**EXERCISE REQUIREMENTS**
Reproduce, without any change, the span of lines from the opening of the records below to the line containing "localparam int REGION_HI_W = 12;", inclusive.

**INPUT DATA**
File: src/logic/region_pkg.sv
// shared widths, word types and state enums for the memory region RTL and its testbench
`default_nettype none

package region_pkg;

  // data path and address widths
  localparam int WORD_W      = 32;
  localparam int ADDR_W      = 32;
  localparam int STRB_W      = WORD_W / 8;
  localparam int REGION_HI_W = 12;

  typedef logic [WORD_W-1:0] word_t;
  typedef logic [ADDR_W-1:0] addr_t;
  typedef logic [STRB_W-1:0] strb_t;

  // source of the next processor response
  typedef enum logic [0:0] {
    RESP_RAM,
    RESP_EXT
  } resp_src_e;

  // APB slave port into the RAM
  typedef enum logic [0:0] {
    SLV_IDLE,
    SLV_RESP
  } apb_slv_state_e;

  // APB master bridge
  typedef enum logic [1:0] {
    MST_IDLE,
    MST_SETUP,
    MST_ACCESS
  } apb_mst_state_e;

endpackage

`default_nettype wire
File: src/logic/ram_arbiter.sv
// fixed-priority arbiter sharing the data RAM between the APB port and the processor port
`timescale 1ns/1ps
`default_nettype none

module ram_arbiter #(
  parameter int  DATA_RAM_SIZE = 4096,
  localparam int IDX_W         = $clog2(DATA_RAM_SIZE / region_pkg::STRB_W)
) (
  input  logic               clk,
  input  logic               rst_n,
  // port 0, bus side, always accepted
  input  logic               p0_req_i,
  input  region_pkg::addr_t  p0_addr_i,
  input  logic               p0_we_i,
  input  region_pkg::strb_t  p0_be_i,
  input  region_pkg::word_t  p0_wdata_i,
  output region_pkg::word_t  p0_rdata_o,
  // port 1, processor side
  input  logic               p1_req_i,
  input  region_pkg::addr_t  p1_addr_i,
  input  logic               p1_we_i,
  input  region_pkg::strb_t  p1_be_i,
  input  region_pkg::word_t  p1_wdata_i,
  output logic               p1_gnt_o,
  output logic               p1_rvalid_o,
  output region_pkg::word_t  p1_rdata_o,
  // RAM side
  output logic               ram_en_o,
  output logic [IDX_W-1:0]   ram_idx_o,
  output logic               ram_we_o,
  output region_pkg::strb_t  ram_be_o,
  output region_pkg::word_t  ram_wdata_o,
  input  region_pkg::word_t  ram_rdata_i
);

  localparam int OFFS_W = $clog2(region_pkg::STRB_W);

  region_pkg::addr_t sel_addr;
  logic              p1_gnt_q;

  // bus port wins every conflict
  assign p1_gnt_o = p1_req_i && !p0_req_i;
  assign ram_en_o = p0_req_i || p1_req_i;

  always_comb
  begin
    if (p0_req_i)
    begin
      sel_addr    = p0_addr_i;
      ram_we_o    = p0_we_i;
      ram_be_o    = p0_be_i;
      ram_wdata_o = p0_wdata_i;
    end
    else
    begin
      sel_addr    = p1_addr_i;
      ram_we_o    = p1_we_i;
      ram_be_o    = p1_be_i;
      ram_wdata_o = p1_wdata_i;
    end
  end

  // byte address to word index
  assign ram_idx_o = sel_addr[OFFS_W +: IDX_W];

  always_ff @(posedge clk or negedge rst_n)
  begin
    if (!rst_n)
      p1_gnt_q <= 1'b0;
    else
      p1_gnt_q <= p1_gnt_o;
  end

  assign p1_rvalid_o = p1_gnt_q;

  // each port samples the shared read word only in its own response cycle
  assign p0_rdata_o = ram_rdata_i;
  assign p1_rdata_o = ram_rdata_i;

endmodule

`default_nettype wire

File: config.mk
export PLATFORM = sky130hd
export DESIGN_NAME = ram_arbiter
export DESIGN_NICKNAME = d
export VERILOG_FILES = /design/src/logic/region_pkg.sv /design/src/logic/ram_arbiter.sv
export SDC_FILE = /design/constraint.sdc
export NUM_CORES = 1
export LEC_CHECK = 0
export BUFFER_PORTS_ARGS = -buffer_cell sky130_fd_sc_hd__buf_2
export CAP_MARGIN = 25
export CORE_AREA = 2 2 112 114
export DETAILED_ROUTE_END_ITERATION = 6
export DIE_AREA = 0 0 114 116
export GPL_ROUTABILITY_DRIVEN = 0
export PLACE_DENSITY_LB_ADDON = 0.08
export SLEW_MARGIN = 20
export SYNTH_ARGS = -nofsm -noshare
export SYNTH_HDL_FRONTEND = slang
export SYNTH_SLANG_ARGS = --single-unit
File: constraint.sdc
create_clock -name clk -period 1.3 [get_ports clk]
set_clock_uncertainty 0.1 [all_clocks]
set_input_delay 0.26 -clock clk [delete_from_list [all_inputs] [get_ports clk]]
set_output_delay 0.26 -clock clk [all_outputs]
set_load 0.005 [all_outputs]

**EXERCISE OUTPUT**
File: src/logic/region_pkg.sv
// shared widths, word types and state enums for the memory region RTL and its testbench
`default_nettype none

package region_pkg;

  // data path and address widths
  localparam int WORD_W      = 32;
  localparam int ADDR_W      = 32;
  localparam int STRB_W      = WORD_W / 8;
  localparam int REGION_HI_W = 12;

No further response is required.